• YOUR GOAL:
Copy every line in the records below that contains the word "instances".

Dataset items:
====
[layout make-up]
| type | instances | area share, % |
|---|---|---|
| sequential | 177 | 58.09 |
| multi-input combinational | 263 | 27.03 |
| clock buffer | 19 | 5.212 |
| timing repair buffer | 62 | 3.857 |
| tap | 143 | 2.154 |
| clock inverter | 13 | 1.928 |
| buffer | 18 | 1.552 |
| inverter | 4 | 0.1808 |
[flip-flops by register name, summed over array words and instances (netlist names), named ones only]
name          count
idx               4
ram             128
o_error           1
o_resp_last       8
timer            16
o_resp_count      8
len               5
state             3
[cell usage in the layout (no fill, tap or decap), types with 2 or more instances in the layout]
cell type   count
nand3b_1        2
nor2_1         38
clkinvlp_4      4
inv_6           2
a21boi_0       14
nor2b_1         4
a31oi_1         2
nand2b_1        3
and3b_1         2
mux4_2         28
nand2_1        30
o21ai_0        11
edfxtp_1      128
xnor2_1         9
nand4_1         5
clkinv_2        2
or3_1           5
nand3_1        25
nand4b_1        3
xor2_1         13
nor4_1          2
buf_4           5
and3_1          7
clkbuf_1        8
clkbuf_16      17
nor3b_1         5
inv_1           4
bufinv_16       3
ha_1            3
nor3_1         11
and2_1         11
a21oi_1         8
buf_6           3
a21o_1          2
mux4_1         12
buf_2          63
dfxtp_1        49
File: config.mk
export PLATFORM = sky130hd
export DESIGN_NAME = vga_timing
export DESIGN_NICKNAME = d
export VERILOG_FILES = /design/src/rtl/vga_timing.sv
export SDC_FILE = /design/constraint.sdc
export NUM_CORES = 1
export LEC_CHECK = 0
export ABC_CLOCK_PERIOD_IN_PS = 3000
export BUFFER_PORTS_ARGS = -buffer_cell sky130_fd_sc_hd__buf_2
export CORE_UTILIZATION = 61
export CTS_CLUSTER_DIAMETER = 50
export DETAILED_ROUTE_END_ITERATION = 16
export GPL_ROUTABILITY_DRIVEN = 0
export GPL_TIMING_DRIVEN = 1
export PLACE_DENSITY = 0.85
export SYNTH_ARGS = -nofsm -noshare
export SYNTH_HDL_FRONTEND = slang
export SYNTH_SLANG_ARGS = --single-unit
export TNS_END_PERCENT = 20
File: constraint.sdc
create_clock -name pclk -period 3 [get_ports pclk]
set_input_delay 0.6 -clock pclk [delete_from_list [all_inputs] [get_ports pclk]]
set_output_delay 0.6 -clock pclk [all_outputs]
set_load 0.005 [all_outputs]
File: src/rtl/vga_timing.sv
// SVGA 800x600@60 raster timing generator: counters, sync pulses, blanking and start-of-frame.
// Optional 16-bit frame counter output when VGA_TIMING_FRAME_CNT_EN is defined.
module vga_timing #(
   parameter int unsigned H_ACTIVE = 800,
   parameter int unsigned H_FP     = 40,
   parameter int unsigned H_SYNC   = 128,
   parameter int unsigned H_BP     = 88,
   parameter int unsigned V_ACTIVE = 600,
   parameter int unsigned V_FP     = 1,
   parameter int unsigned V_SYNC   = 4,
   parameter int unsigned V_BP     = 23,
   parameter bit          SYNC_POL = 1'b1
) (
   input  logic        pclk,
   input  logic        rst,
   input  logic        en,
   output logic [10:0] hcount_out,
   output logic        hsync_out,
   output logic        hblnk_out,
   output logic [10:0] vcount_out,
   output logic        vsync_out,
   output logic        vblnk_out,
   output logic        sof_out
`ifdef VGA_TIMING_FRAME_CNT_EN
   ,
   output logic [15:0] frame_cnt_out
`endif
);

   localparam int unsigned H_TOTAL = H_ACTIVE + H_FP + H_SYNC + H_BP;
   localparam int unsigned V_TOTAL = V_ACTIVE + V_FP + V_SYNC + V_BP;

   if (H_TOTAL > 2047 || V_TOTAL > 2047) begin : g_bad_total
      $error("vga_timing: H_TOTAL/V_TOTAL exceed 11-bit counter range");
   end

   localparam logic [10:0] HLast      = 11'(H_TOTAL - 1);
   localparam logic [10:0] VLast      = 11'(V_TOTAL - 1);
   localparam logic [10:0] HBlnkStart = 11'(H_ACTIVE);
   localparam logic [10:0] HSyncStart = 11'(H_ACTIVE + H_FP);
   localparam logic [10:0] HSyncEnd   = 11'(H_ACTIVE + H_FP + H_SYNC);
   localparam logic [10:0] VBlnkStart = 11'(V_ACTIVE);
   localparam logic [10:0] VSyncStart = 11'(V_ACTIVE + V_FP);
   localparam logic [10:0] VSyncEnd   = 11'(V_ACTIVE + V_FP + V_SYNC);

   logic [10:0] hcount_q, hcount_d;
   logic [10:0] vcount_q, vcount_d;
   logic        hsync_q, hsync_d;
   logic        hblnk_q, hblnk_d;
   logic        vsync_q, vsync_d;
   logic        vblnk_q, vblnk_d;
   logic        sof_q, sof_d;
   logic        h_wrap, v_wrap;

   // Flags are derived from the next counts so they register in step with the counters.
   always_comb begin
      h_wrap   = (hcount_q == HLast);
      v_wrap   = (vcount_q == VLast);
      hcount_d = hcount_q;
      vcount_d = vcount_q;
      hsync_d  = hsync_q;
      hblnk_d  = hblnk_q;
      vsync_d  = vsync_q;
      vblnk_d  = vblnk_q;
      sof_d    = 1'b0;
      if (en) begin
         hcount_d = h_wrap ? 11'd0 : hcount_q + 11'd1;
         if (h_wrap) begin
            vcount_d = v_wrap ? 11'd0 : vcount_q + 11'd1;
         end
         hblnk_d = (hcount_d >= HBlnkStart);
         hsync_d = (hcount_d >= HSyncStart && hcount_d < HSyncEnd) ? SYNC_POL : ~SYNC_POL;
         vblnk_d = (vcount_d >= VBlnkStart);
         vsync_d = (vcount_d >= VSyncStart && vcount_d < VSyncEnd) ? SYNC_POL : ~SYNC_POL;
         sof_d   = h_wrap && v_wrap;
      end
   end

   always_ff @(posedge pclk or posedge rst) begin
      if (rst) begin
         hcount_q <= 11'd0;
         vcount_q <= 11'd0;
         hsync_q  <= ~SYNC_POL;
         hblnk_q  <= 1'b0;
         vsync_q  <= ~SYNC_POL;
         vblnk_q  <= 1'b0;
         sof_q    <= 1'b0;
      end else begin
         hcount_q <= hcount_d;
         vcount_q <= vcount_d;
         hsync_q  <= hsync_d;
         hblnk_q  <= hblnk_d;
         vsync_q  <= vsync_d;
         vblnk_q  <= vblnk_d;
         sof_q    <= sof_d;
      end
   end

   assign hcount_out = hcount_q;
   assign vcount_out = vcount_q;
   assign hsync_out  = hsync_q;
   assign hblnk_out  = hblnk_q;
   assign vsync_out  = vsync_q;
   assign vblnk_out  = vblnk_q;
   assign sof_out    = sof_q;

`ifdef VGA_TIMING_FRAME_CNT_EN
   logic [15:0] frame_q, frame_d;

   always_comb begin
      frame_d = sof_d ? frame_q + 16'd1 : frame_q;
   end

   always_ff @(posedge pclk or posedge rst) begin
      if (rst) begin
         frame_q <= 16'd0;
      end else begin
         frame_q <= frame_d;
      end
   end

   assign frame_cnt_out = frame_q;
`endif

endmodule

==> flow_metrics.tcl, run 1 <==
set metrics [dict create \
    status "finished, violations left" \
    violations "design-rule violations" \
    post-route-drc-count 3 \
    synth_xor_area_share_pct 7.00 \
    synth-seq-area-share_pct 36.0 \
    cts_inserted_buffers 3 \
    tightest_slew_ns 0.992 \
    rsz0062_at_grt "no" \
    postSynthAreaPerCell_sq_um 8.98 \
    synthCells 209 \
    diodes 0 \
    dp_cells 253 \
    criticalPathCategory "register to register" \
    synthArstFlopShare_pct 100 \
    synth_fa_ha_area_share_pct 1.33 \
    ant_nets 0 \
    p_int_uw 678 \
    vias 1708 \
    cts_sinks 27 \
    rows 19 \
    gr-usage-met3_pct 3.63 \
    synth_ff_type "dfrtp_1" \
    maxCapViolCount 0 \
    worstSetupEndpointType "register" \
    p_sw_share_pct 39.8 \
    rr_startpoint "vcount_out[0]" \
    drive_gt1_share_pct 23.0 \
    routed_wl_um 4130 \
    cts-htree-levels 1 \
    ys_warn_count 0 \
    yosys.area_share.simple_pct 25.9 \
    syn2layout_area_growth_pct 6.27 \
    whs_ns 0.471 \
    fin_nets 232 \
    use_met1_pct 39.1 \
    cts-root-buf "clkbuf_4" \
    pwr-share-seq_pct 49.8 \
    start_util_pct 66.3 \
    ys_types 57 \
    p_comb_share_pct 36.0 \
    top_usage_layer "met2" \
    drt_iter0_drc 93 \
    synth_top_family_by_area "simple AND/OR/NAND/NOR gates" \
    grt_pass1_vias 1546 \
    critPathRequiredTime_ns 3.23 \
    synth_mux_area_share_pct 2.27 \
    drtPass1Iterations 10 \
    setup_tns_ns 0 \
    boundaryPins 30 \
    ir_worst_vdd_v 0.000480 \
    core_sq_mm 0.00283 \
    grt.total_usage_pct 27.3 \
    drv_slew 0 \
    post_cts_resized 0 \
    synth_area_leader_cell "dfrtp_1" \
    die_area_sq_mm 0.00330 \
    via_per_inst 6.65 \
    clk_pin_slew_ns 0.15 \
    synth.area.top_cells "dfrtp_1, xnor2_1, o21ai_0" \
    ys_ff_latch 27 \
    cp-start-kind "register" \
    p_switching_uw 447 \
    max-slew-margin-rel_pct 33.8 \
    p_clk_share_pct 14.2 \
    cts_tree "yes" \
    fin_crit_ns 2.48 \
    die_w_um 57.5 \
    syn-num-nets 214 \
    grt-ovfl-total 0 \
    synth_commonest_cells "dfrtp_1, nand2_1, o21ai_0, nor2_1" \
    crit_start "vcount_out[0]" \
    grt_max_degree 28 \
    synth_edf_count 0 \
    io_buffers 29 \
    antenna_found_initial 0 \
    min_period_over_period_pct 82.8 \
    p_leak_uw 0.000824 \
    synth-compound-area-share_pct 21.1 \
    netlist.area_leader.share_pct 36.0 \
    hold_path_class "input pin to asynchronous set/reset pin" \
    power_density_mw_per_mm2 564 \
    final_cells 257 \
    dieHeight_um 57.5 \
    cts_setup_buffers 0 \
    timing.fmax_mhz 403 \
    hold_viol 0 \
    finClkSkew_ns 0.0148 \
    setup_violations 0 \
    grt_first_pass_wirelength_um 7020 \
    yosysMostFrequentCell "dfrtp_1" \
    cts_buffer_depth 2 \
    use_met2_pct 42.7 \
    holdBufCountCts 0 \
    syn_area_sq_mm 0.00188 \
    hpwl_um 2990 \
    worstPathMaxFanout 10 \
    worst-endpoint-arrival_ns 2.71 \
    clock_latency_ns 0.33 \
    wire_per_inst_um 16.1 \
]
[critical path: stages (launching register included)]
cell and delay [ns]:
dfrtp_1 0.54, ha_1 0.36, and3_2 0.27, and4_1 0.38
o211ai_1 0.18, a21oi_2 0.20, o2111ai_1 0.15, o41ai_2 0.29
====
• OUTPUT FOR THIS TASK:
| type | instances | area share, % |
[flip-flops by register name, summed over array words and instances (netlist names), named ones only]
[cell usage in the layout (no fill, tap or decap), types with 2 or more instances in the layout]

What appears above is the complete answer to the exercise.